Trusting
As weeks turn into months, life just keeps ticking away. But at the same time, I feel suck. Stuck in grief and gray and blah. It’s been 4 months since we last saw Briella. I so desperately want what I cannot have here on earth. I want everything back to the way it was before Briella was diagnosed. Life wasn’t necessarily easy then. Briella’s anxiety was high and I didn’t know how to help her. But I would go back to that just to have her here. But everything has changed and oh how I long for something to stay the same. Seasons keep changing. Summer has been hard. These are the days we had lots of extra time together…making all kinds of memories. Last summer Briella made a summer bucket list and we had so much fun checking things off the list. BUT GOD. God keeps showing up. After a hard couple weeks, I had lunch with someone who has been impacted by Briella’s Story. She is one of Briella’s 5. Briella’s “imagine” if I could help 5 people who really need it come to know Jesus. Stories of how God keeps using Briella’s Story…her faith…to change lives, is truly amazing. I love to hear these stories, especially when I am missing her extra and just want things to be like they were before November 12 last year. Some days I’m not really sure how I will get through this dark valley, but God continues to walk beside me. I still don’t like this valley, but I am so thankful for the hope I have in Him…the hope of heaven and everything being made right/perfect. Today I was reading in my devotional…
YOU CAN TRUST GOD WHEN YOU DON’T UNDERSTAND
At the root of my fear is a lack of trust in the heart of God. When the story of my life isn’t unfolding the way I thought it would, when a season of suffering lingers longer than I think I can bear, …-when everything looks lost and nothing seems right-it can be hard to see or understand the heart of God. And it’s difficult to trust what we don’t understand.
But His ways are not like ours. There is always more happening than we can see.
Just look at Jesus: the Hope of the world born in the form of a vulnerable infant, the way of salvation forged though significant suffering. What looked like utter death and defeat on the cross was really the way to ultimate life and salvation. What looked like the end was really the beginning of all things being made new.
So that hard we don’t understand? That pain we fear may break us? it may turn out to be the tool of our rescue…When we shift the way we see our suffering and trust the heart of God, we can let go of fear and be filled with peace because we know that He is working even if we don’t understand.

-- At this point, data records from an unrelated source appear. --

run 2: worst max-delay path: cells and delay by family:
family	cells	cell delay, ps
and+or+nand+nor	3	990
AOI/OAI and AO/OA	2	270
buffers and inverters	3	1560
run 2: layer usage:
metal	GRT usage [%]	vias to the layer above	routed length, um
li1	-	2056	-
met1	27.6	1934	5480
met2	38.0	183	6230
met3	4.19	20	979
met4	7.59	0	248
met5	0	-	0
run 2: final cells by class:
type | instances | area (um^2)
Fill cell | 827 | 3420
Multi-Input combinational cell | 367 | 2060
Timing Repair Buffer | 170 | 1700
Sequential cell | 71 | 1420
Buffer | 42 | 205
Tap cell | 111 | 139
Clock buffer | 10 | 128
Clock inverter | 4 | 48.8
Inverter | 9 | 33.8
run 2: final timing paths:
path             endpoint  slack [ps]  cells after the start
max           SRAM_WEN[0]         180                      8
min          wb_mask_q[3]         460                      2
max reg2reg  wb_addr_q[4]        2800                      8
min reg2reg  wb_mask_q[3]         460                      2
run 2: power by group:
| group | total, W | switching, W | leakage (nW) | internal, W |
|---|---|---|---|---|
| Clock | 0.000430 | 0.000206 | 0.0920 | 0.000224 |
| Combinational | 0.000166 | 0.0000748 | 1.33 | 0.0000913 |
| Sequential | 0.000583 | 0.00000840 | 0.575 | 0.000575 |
### config.mk
export PLATFORM = sky130hd
export DESIGN_NAME = alu_seq
export DESIGN_NICKNAME = d
export VERILOG_FILES = /design/src/rtl/alu_seq.sv
export SDC_FILE = /design/constraint.sdc
export NUM_CORES = 1
export LEC_CHECK = 0
export CAP_MARGIN = 20
export CORE_AREA = 2 2 220 222
export DETAILED_ROUTE_END_ITERATION = 8
export DIE_AREA = 0 0 222 224
export GPL_TIMING_DRIVEN = 0
export PLACE_DENSITY = 0.61
export SLEW_MARGIN = 20
export SYNTH_ARGS = -nofsm -noshare
export SYNTH_HDL_FRONTEND = slang
export SYNTH_SLANG_ARGS = --single-unit
### constraint.sdc
create_clock -name clk -period 4.8 [get_ports clk]
set_input_delay 1.2 -clock clk [delete_from_list [all_inputs] [get_ports clk]]
set_output_delay 1.2 -clock clk [all_outputs]
set_load 0.01 [all_outputs]
### src/rtl/alu_seq.sv
// Registered, handshaked ALU with serial shifts and an optional iterative shift-add multiplier.
// The operation encoding package lives here so the design stays a single self-contained file.
package alu_types_pkg;
    typedef enum logic [3:0] {
        ALU_AND  = 4'd0,
        ALU_OR   = 4'd1,
        ALU_XOR  = 4'd2,
        ALU_ADD  = 4'd3,
        ALU_SUB  = 4'd4,
        ALU_SLT  = 4'd5,
        ALU_SLTU = 4'd6,
        ALU_SLL  = 4'd7,
        ALU_SRL  = 4'd8,
        ALU_SRA  = 4'd9
    } alu_control_t;
endpackage

module alu_seq
    import alu_types_pkg::*;
#(
    parameter int N      = 32,
    parameter bit MUL_EN = 1'b1
) (
    input  logic         clk,
    input  logic         rst_n,
    input  logic         in_valid,
    output logic         in_ready,
    input  logic [N-1:0] a,
    input  logic [N-1:0] b,
    input  alu_control_t control,
    input  logic         op_mul,
    output logic         out_valid,
    input  logic         out_ready,
    output logic [N-1:0] result,
    output logic         overflow,
    output logic         zero,
    output logic         equal
);

    localparam int SW = $clog2(N);
    localparam int CW = SW + 1;

    typedef enum logic [1:0] {
        IDLE = 2'd0,
        BUSY = 2'd1,
        DONE = 2'd2
    } state_t;

    state_t         state_r;
    logic [N-1:0]   a_r;
    logic [N-1:0]   b_r;
    alu_control_t   ctl_r;
    logic           mul_r;
    logic [2*N-1:0] work_r;
    logic [CW-1:0]  count_r;

    logic [N-1:0]   sum_s;
    logic [N-1:0]   diff_s;
    logic [N-1:0]   shifted_s;
    logic [N:0]     mul_sum_s;
    logic [2*N-1:0] mul_next_s;
    logic [2*N-1:0] work_next_s;
    logic [N-1:0]   fin_res_s;
    logic           fin_ovf_s;
    logic           fin_legal_s;
    logic           fin_last_s;

    function automatic logic [N-1:0] shift_step(input alu_control_t op, input logic [N-1:0] v);
        logic [N-1:0] r;
        case (op)
            ALU_SLL: r = {v[N-2:0], 1'b0};
            ALU_SRL: r = {1'b0, v[N-1:1]};
            ALU_SRA: r = {v[N-1], v[N-1:1]};
            default: r = v;
        endcase
        return r;
    endfunction

    // Per-BUSY-cycle datapath: next working value, and the result if this cycle completes
    always_comb begin
        sum_s       = a_r + b_r;
        diff_s      = a_r - b_r;
        shifted_s   = shift_step(ctl_r, work_r[N-1:0]);
        // work_r holds {partial product, remaining multiplier bits} during MUL
        mul_sum_s   = {1'b0, work_r[2*N-1:N]} + (work_r[0] ? {1'b0, a_r} : {(N+1){1'b0}});
        mul_next_s  = {mul_sum_s, work_r[N-1:1]};
        work_next_s = work_r;
        fin_res_s   = {N{1'b0}};
        fin_ovf_s   = 1'b0;
        fin_legal_s = 1'b1;
        fin_last_s  = 1'b1;
        if (mul_r) begin
            if (MUL_EN) begin
                work_next_s = mul_next_s;
                fin_last_s  = (count_r == CW'(1));
                fin_res_s   = mul_next_s[N-1:0];
                fin_ovf_s   = |mul_next_s[2*N-1:N];
            end else begin
                fin_last_s  = 1'b1;
            end
        end else begin
            case (ctl_r)
                ALU_AND:  fin_res_s = a_r & b_r;
                ALU_OR:   fin_res_s = a_r | b_r;
                ALU_XOR:  fin_res_s = a_r ^ b_r;
                ALU_ADD: begin
                    fin_res_s = sum_s;
                    fin_ovf_s = (a_r[N-1] == b_r[N-1]) && (sum_s[N-1] != a_r[N-1]);
                end
                ALU_SUB: begin
                    fin_res_s = diff_s;
                    fin_ovf_s = (a_r[N-1] != b_r[N-1]) && (diff_s[N-1] != a_r[N-1]);
                end
                ALU_SLT:  fin_res_s = {{(N-1){1'b0}}, ($signed(a_r) < $signed(b_r))};
                ALU_SLTU: fin_res_s = {{(N-1){1'b0}}, (a_r < b_r)};
                ALU_SLL, ALU_SRL, ALU_SRA: begin
                    work_next_s = {{N{1'b0}}, shifted_s};
                    fin_last_s  = (count_r < CW'(2));
                    fin_res_s   = (count_r == CW'(0)) ? work_r[N-1:0] : shifted_s;
                end
                default:  fin_legal_s = 1'b0;
            endcase
        end
    end

    // Control FSM with capture registers and registered handshake/result outputs
    always_ff @(posedge clk or negedge rst_n) begin
        if (!rst_n) begin
            state_r   <= IDLE;
            a_r       <= {N{1'b0}};
            b_r       <= {N{1'b0}};
            ctl_r     <= ALU_AND;
            mul_r     <= 1'b0;
            work_r    <= {(2*N){1'b0}};
            count_r   <= {CW{1'b0}};
            in_ready  <= 1'b1;
            out_valid <= 1'b0;
            result    <= {N{1'b0}};
            overflow  <= 1'b0;
            zero      <= 1'b0;
            equal     <= 1'b0;
        end else begin
            case (state_r)
                IDLE: begin
                    if (in_valid && in_ready) begin
                        a_r      <= a;
                        b_r      <= b;
                        ctl_r    <= control;
                        mul_r    <= op_mul;
                        work_r   <= op_mul ? {{N{1'b0}}, b} : {{N{1'b0}}, a};
                        count_r  <= op_mul ? CW'(N) : {1'b0, b[SW-1:0]};
                        in_ready <= 1'b0;
                        state_r  <= BUSY;
                    end
                end
                BUSY: begin
                    if (fin_last_s) begin
                        result    <= fin_res_s;
                        overflow  <= fin_legal_s & fin_ovf_s;
                        zero      <= fin_legal_s & (fin_res_s == {N{1'b0}});
                        equal     <= fin_legal_s & (a_r == b_r);
                        out_valid <= 1'b1;
                        state_r   <= DONE;
                    end else begin
                        work_r  <= work_next_s;
                        count_r <= count_r - CW'(1);
                    end
                end
                DONE: begin
                    if (out_ready) begin
                        out_valid <= 1'b0;
                        result    <= {N{1'b0}};
                        overflow  <= 1'b0;
                        zero      <= 1'b0;
                        equal     <= 1'b0;
                        in_ready  <= 1'b1;
                        state_r   <= IDLE;
                    end
                end
                default: begin
                    state_r   <= IDLE;
                    in_ready  <= 1'b1;
                    out_valid <= 1'b0;
                end
            endcase
        end
    end

endmodule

See, God has come to save me. I will trust him and not be afraid. The Lord God is my strength and my song; he has given me victory. Isaiah 12:2
*Breath as Prayer by Jennifer Tucker
Briella’s faith was a quiet faith. She didn’t quote Bible verses to people, but she lived out God’s word. She loved God and she loved others and she wanted them to know God’s love. She lived out her favorite verses so well…Cast all your cares on Him for He cares for you (1 Peter 5:7) and I can do all things through Christ who gives me strength (Phil 4:13). When life was not what she wished for or ever thought it would be…she trusted Jesus…she cast her cares on Him. Because of her faith she knew she could walk the hard road she had to walk because God was with her and was her strength. Briella’s faith inspires me. I don’t want to walk this journey of grieving and living life without her here, but I can cast my cares on Him and continue to lean into Him because He is my strength. When I want everything to be to be the same as it was before, God continues to quietly remind me that He is the same yesterday, today and forever (Heb 13:8). I will cling to Him. Briella may you continue to inspire so many in their faith and may your story continue to bring others to Jesus. To God be the glory!